Brief
If a line appears in the data below, it must appear in your answer exactly as given.

(Collected data)
════════════════

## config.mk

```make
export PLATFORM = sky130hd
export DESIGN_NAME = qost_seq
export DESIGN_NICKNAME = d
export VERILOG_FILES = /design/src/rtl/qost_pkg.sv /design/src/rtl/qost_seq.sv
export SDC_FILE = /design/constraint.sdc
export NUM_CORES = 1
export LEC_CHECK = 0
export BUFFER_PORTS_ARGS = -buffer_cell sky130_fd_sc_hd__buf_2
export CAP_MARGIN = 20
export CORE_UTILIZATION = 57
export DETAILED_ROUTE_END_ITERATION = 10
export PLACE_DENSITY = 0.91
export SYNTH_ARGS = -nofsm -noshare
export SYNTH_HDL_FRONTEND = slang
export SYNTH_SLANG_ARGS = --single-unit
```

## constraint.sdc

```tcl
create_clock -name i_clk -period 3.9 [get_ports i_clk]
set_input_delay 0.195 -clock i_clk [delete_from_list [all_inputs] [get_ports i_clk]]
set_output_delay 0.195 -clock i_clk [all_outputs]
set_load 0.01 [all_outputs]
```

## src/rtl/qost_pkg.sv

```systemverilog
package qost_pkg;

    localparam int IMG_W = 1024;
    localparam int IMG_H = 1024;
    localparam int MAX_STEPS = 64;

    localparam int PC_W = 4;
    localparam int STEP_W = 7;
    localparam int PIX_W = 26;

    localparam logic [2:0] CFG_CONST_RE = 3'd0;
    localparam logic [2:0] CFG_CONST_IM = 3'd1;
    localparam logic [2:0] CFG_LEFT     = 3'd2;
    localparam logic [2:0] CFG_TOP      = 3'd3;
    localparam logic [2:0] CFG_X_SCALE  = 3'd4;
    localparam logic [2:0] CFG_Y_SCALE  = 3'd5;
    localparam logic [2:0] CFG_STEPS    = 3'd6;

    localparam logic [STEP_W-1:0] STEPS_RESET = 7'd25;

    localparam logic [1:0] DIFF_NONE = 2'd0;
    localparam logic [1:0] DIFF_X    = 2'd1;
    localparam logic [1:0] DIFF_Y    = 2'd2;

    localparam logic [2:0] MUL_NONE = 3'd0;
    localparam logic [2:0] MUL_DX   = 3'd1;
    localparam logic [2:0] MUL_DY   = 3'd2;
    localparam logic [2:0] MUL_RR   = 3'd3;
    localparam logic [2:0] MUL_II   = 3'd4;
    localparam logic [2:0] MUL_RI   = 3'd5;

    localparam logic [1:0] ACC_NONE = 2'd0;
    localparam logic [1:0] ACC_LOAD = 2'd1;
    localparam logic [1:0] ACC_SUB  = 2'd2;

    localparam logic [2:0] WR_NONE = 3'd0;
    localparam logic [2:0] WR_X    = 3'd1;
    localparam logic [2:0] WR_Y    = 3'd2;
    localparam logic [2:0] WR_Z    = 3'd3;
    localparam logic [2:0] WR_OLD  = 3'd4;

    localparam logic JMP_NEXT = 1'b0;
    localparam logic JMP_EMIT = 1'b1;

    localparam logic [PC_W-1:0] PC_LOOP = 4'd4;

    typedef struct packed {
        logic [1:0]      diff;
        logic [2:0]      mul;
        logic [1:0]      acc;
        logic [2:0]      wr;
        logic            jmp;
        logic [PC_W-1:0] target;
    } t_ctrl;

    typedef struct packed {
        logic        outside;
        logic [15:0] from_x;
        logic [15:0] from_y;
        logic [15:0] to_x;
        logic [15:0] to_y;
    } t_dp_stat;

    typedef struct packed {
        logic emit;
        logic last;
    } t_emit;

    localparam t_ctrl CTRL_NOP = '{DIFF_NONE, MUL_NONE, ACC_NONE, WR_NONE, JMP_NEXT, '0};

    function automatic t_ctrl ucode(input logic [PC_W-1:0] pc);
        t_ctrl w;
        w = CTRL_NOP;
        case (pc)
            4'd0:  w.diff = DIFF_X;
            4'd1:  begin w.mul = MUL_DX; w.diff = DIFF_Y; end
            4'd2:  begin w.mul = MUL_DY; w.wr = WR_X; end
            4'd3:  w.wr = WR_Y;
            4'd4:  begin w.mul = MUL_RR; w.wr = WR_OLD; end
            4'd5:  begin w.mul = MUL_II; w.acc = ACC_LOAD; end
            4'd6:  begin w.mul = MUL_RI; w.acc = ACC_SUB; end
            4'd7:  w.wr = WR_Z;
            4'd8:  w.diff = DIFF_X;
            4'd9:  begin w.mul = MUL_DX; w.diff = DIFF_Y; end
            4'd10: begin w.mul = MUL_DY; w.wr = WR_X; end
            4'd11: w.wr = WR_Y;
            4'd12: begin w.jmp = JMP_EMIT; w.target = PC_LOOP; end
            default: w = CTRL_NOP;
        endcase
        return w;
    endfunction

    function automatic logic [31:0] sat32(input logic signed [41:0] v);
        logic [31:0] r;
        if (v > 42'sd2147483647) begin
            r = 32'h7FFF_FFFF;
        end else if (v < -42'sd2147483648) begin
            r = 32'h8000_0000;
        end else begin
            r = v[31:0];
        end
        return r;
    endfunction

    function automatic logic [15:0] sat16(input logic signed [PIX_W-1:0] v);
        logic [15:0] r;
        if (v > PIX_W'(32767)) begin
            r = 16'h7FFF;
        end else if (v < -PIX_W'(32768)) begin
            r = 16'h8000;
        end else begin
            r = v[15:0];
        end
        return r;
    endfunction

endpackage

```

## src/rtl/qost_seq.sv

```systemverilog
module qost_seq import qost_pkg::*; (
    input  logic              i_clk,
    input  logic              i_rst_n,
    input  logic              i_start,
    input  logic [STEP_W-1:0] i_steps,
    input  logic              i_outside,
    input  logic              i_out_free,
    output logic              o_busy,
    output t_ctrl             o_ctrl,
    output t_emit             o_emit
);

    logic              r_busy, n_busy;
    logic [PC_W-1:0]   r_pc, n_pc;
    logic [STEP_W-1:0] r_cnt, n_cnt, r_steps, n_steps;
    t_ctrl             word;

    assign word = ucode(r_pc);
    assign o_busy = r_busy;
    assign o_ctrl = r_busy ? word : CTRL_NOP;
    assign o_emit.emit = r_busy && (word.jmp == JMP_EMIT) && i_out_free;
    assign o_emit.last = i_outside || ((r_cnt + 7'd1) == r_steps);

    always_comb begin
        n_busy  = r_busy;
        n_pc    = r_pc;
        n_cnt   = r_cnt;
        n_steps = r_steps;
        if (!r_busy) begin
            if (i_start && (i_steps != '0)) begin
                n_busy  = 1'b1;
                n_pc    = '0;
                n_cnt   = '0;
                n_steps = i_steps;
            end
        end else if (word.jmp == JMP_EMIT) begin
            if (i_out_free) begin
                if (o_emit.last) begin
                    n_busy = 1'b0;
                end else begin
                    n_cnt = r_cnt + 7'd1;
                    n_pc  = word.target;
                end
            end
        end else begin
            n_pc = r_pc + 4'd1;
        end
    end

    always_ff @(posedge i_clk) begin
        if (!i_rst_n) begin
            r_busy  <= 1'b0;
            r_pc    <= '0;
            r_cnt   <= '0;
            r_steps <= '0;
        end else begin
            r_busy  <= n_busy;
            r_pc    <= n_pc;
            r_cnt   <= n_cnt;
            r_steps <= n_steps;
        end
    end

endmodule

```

════════════════

Solution below
## config.mk

```make
export PLATFORM = sky130hd
export DESIGN_NAME = qost_seq
export DESIGN_NICKNAME = d
export VERILOG_FILES = /design/src/rtl/qost_pkg.sv /design/src/rtl/qost_seq.sv
export SDC_FILE = /design/constraint.sdc
export NUM_CORES = 1
export LEC_CHECK = 0
export BUFFER_PORTS_ARGS = -buffer_cell sky130_fd_sc_hd__buf_2
export CAP_MARGIN = 20
export CORE_UTILIZATION = 57
export DETAILED_ROUTE_END_ITERATION = 10
export PLACE_DENSITY = 0.91
export SYNTH_ARGS = -nofsm -noshare
export SYNTH_HDL_FRONTEND = slang
export SYNTH_SLANG_ARGS = --single-unit
```

## constraint.sdc

```tcl
create_clock -name i_clk -period 3.9 [get_ports i_clk]
set_input_delay 0.195 -clock i_clk [delete_from_list [all_inputs] [get_ports i_clk]]
set_output_delay 0.195 -clock i_clk [all_outputs]
set_load 0.01 [all_outputs]
```

## src/rtl/qost_pkg.sv

```systemverilog
package qost_pkg;

    localparam int IMG_W = 1024;
    localparam int IMG_H = 1024;
    localparam int MAX_STEPS = 64;

    localparam int PC_W = 4;
    localparam int STEP_W = 7;
    localparam int PIX_W = 26;

    localparam logic [2:0] CFG_CONST_RE = 3'd0;
    localparam logic [2:0] CFG_CONST_IM = 3'd1;
    localparam logic [2:0] CFG_LEFT     = 3'd2;
    localparam logic [2:0] CFG_TOP      = 3'd3;
    localparam logic [2:0] CFG_X_SCALE  = 3'd4;
    localparam logic [2:0] CFG_Y_SCALE  = 3'd5;
    localparam logic [2:0] CFG_STEPS    = 3'd6;

    localparam logic [STEP_W-1:0] STEPS_RESET = 7'd25;

    localparam logic [1:0] DIFF_NONE = 2'd0;
    localparam logic [1:0] DIFF_X    = 2'd1;
    localparam logic [1:0] DIFF_Y    = 2'd2;

    localparam logic [2:0] MUL_NONE = 3'd0;
    localparam logic [2:0] MUL_DX   = 3'd1;
    localparam logic [2:0] MUL_DY   = 3'd2;
    localparam logic [2:0] MUL_RR   = 3'd3;
    localparam logic [2:0] MUL_II   = 3'd4;
    localparam logic [2:0] MUL_RI   = 3'd5;

    localparam logic [1:0] ACC_NONE = 2'd0;
    localparam logic [1:0] ACC_LOAD = 2'd1;
    localparam logic [1:0] ACC_SUB  = 2'd2;

    localparam logic [2:0] WR_NONE = 3'd0;
    localparam logic [2:0] WR_X    = 3'd1;
    localparam logic [2:0] WR_Y    = 3'd2;
    localparam logic [2:0] WR_Z    = 3'd3;
    localparam logic [2:0] WR_OLD  = 3'd4;

    localparam logic JMP_NEXT = 1'b0;
    localparam logic JMP_EMIT = 1'b1;

    localparam logic [PC_W-1:0] PC_LOOP = 4'd4;

    typedef struct packed {
        logic [1:0]      diff;
        logic [2:0]      mul;
        logic [1:0]      acc;
        logic [2:0]      wr;
        logic            jmp;
        logic [PC_W-1:0] target;
    } t_ctrl;

    typedef struct packed {
        logic        outside;
        logic [15:0] from_x;
        logic [15:0] from_y;
        logic [15:0] to_x;
        logic [15:0] to_y;
    } t_dp_stat;

    typedef struct packed {
        logic emit;
        logic last;
    } t_emit;

    localparam t_ctrl CTRL_NOP = '{DIFF_NONE, MUL_NONE, ACC_NONE, WR_NONE, JMP_NEXT, '0};

    function automatic t_ctrl ucode(input logic [PC_W-1:0] pc);
        t_ctrl w;
        w = CTRL_NOP;
        case (pc)
            4'd0:  w.diff = DIFF_X;
            4'd1:  begin w.mul = MUL_DX; w.diff = DIFF_Y; end
            4'd2:  begin w.mul = MUL_DY; w.wr = WR_X; end
            4'd3:  w.wr = WR_Y;
            4'd4:  begin w.mul = MUL_RR; w.wr = WR_OLD; end
            4'd5:  begin w.mul = MUL_II; w.acc = ACC_LOAD; end
            4'd6:  begin w.mul = MUL_RI; w.acc = ACC_SUB; end
            4'd7:  w.wr = WR_Z;
            4'd8:  w.diff = DIFF_X;
            4'd9:  begin w.mul = MUL_DX; w.diff = DIFF_Y; end
            4'd10: begin w.mul = MUL_DY; w.wr = WR_X; end
            4'd11: w.wr = WR_Y;
            4'd12: begin w.jmp = JMP_EMIT; w.target = PC_LOOP; end
            default: w = CTRL_NOP;
        endcase
        return w;
    endfunction

    function automatic logic [31:0] sat32(input logic signed [41:0] v);
        logic [31:0] r;
        if (v > 42'sd2147483647) begin
            r = 32'h7FFF_FFFF;
        end else if (v < -42'sd2147483648) begin
            r = 32'h8000_0000;
        end else begin
            r = v[31:0];
        end
        return r;
    endfunction

    function automatic logic [15:0] sat16(input logic signed [PIX_W-1:0] v);
        logic [15:0] r;
        if (v > PIX_W'(32767)) begin
            r = 16'h7FFF;
        end else if (v < -PIX_W'(32768)) begin
            r = 16'h8000;
        end else begin
            r = v[15:0];
        end
        return r;
    endfunction

endpackage

```

## src/rtl/qost_seq.sv

```systemverilog
module qost_seq import qost_pkg::*; (
    input  logic              i_clk,
    input  logic              i_rst_n,
    input  logic              i_start,
    input  logic [STEP_W-1:0] i_steps,
    input  logic              i_outside,
    input  logic              i_out_free,
    output logic              o_busy,
    output t_ctrl             o_ctrl,
    output t_emit             o_emit
);

    logic              r_busy, n_busy;
    logic [PC_W-1:0]   r_pc, n_pc;
    logic [STEP_W-1:0] r_cnt, n_cnt, r_steps, n_steps;
    t_ctrl             word;

    assign word = ucode(r_pc);
    assign o_busy = r_busy;
    assign o_ctrl = r_busy ? word : CTRL_NOP;
    assign o_emit.emit = r_busy && (word.jmp == JMP_EMIT) && i_out_free;
    assign o_emit.last = i_outside || ((r_cnt + 7'd1) == r_steps);

    always_comb begin
        n_busy  = r_busy;
        n_pc    = r_pc;
        n_cnt   = r_cnt;
        n_steps = r_steps;
        if (!r_busy) begin
            if (i_start && (i_steps != '0)) begin
                n_busy  = 1'b1;
                n_pc    = '0;
                n_cnt   = '0;
                n_steps = i_steps;
            end
        end else if (word.jmp == JMP_EMIT) begin
            if (i_out_free) begin
                if (o_emit.last) begin
                    n_busy = 1'b0;
                end else begin
                    n_cnt = r_cnt + 7'd1;
                    n_pc  = word.target;
                end
            end
        end else begin
            n_pc = r_pc + 4'd1;
        end
    end

    always_ff @(posedge i_clk) begin
        if (!i_rst_n) begin
            r_busy  <= 1'b0;
            r_pc    <= '0;
            r_cnt   <= '0;
            r_steps <= '0;
        end else begin
            r_busy  <= n_busy;
            r_pc    <= n_pc;
            r_cnt   <= n_cnt;
            r_steps <= n_steps;
        end
    end

endmodule

```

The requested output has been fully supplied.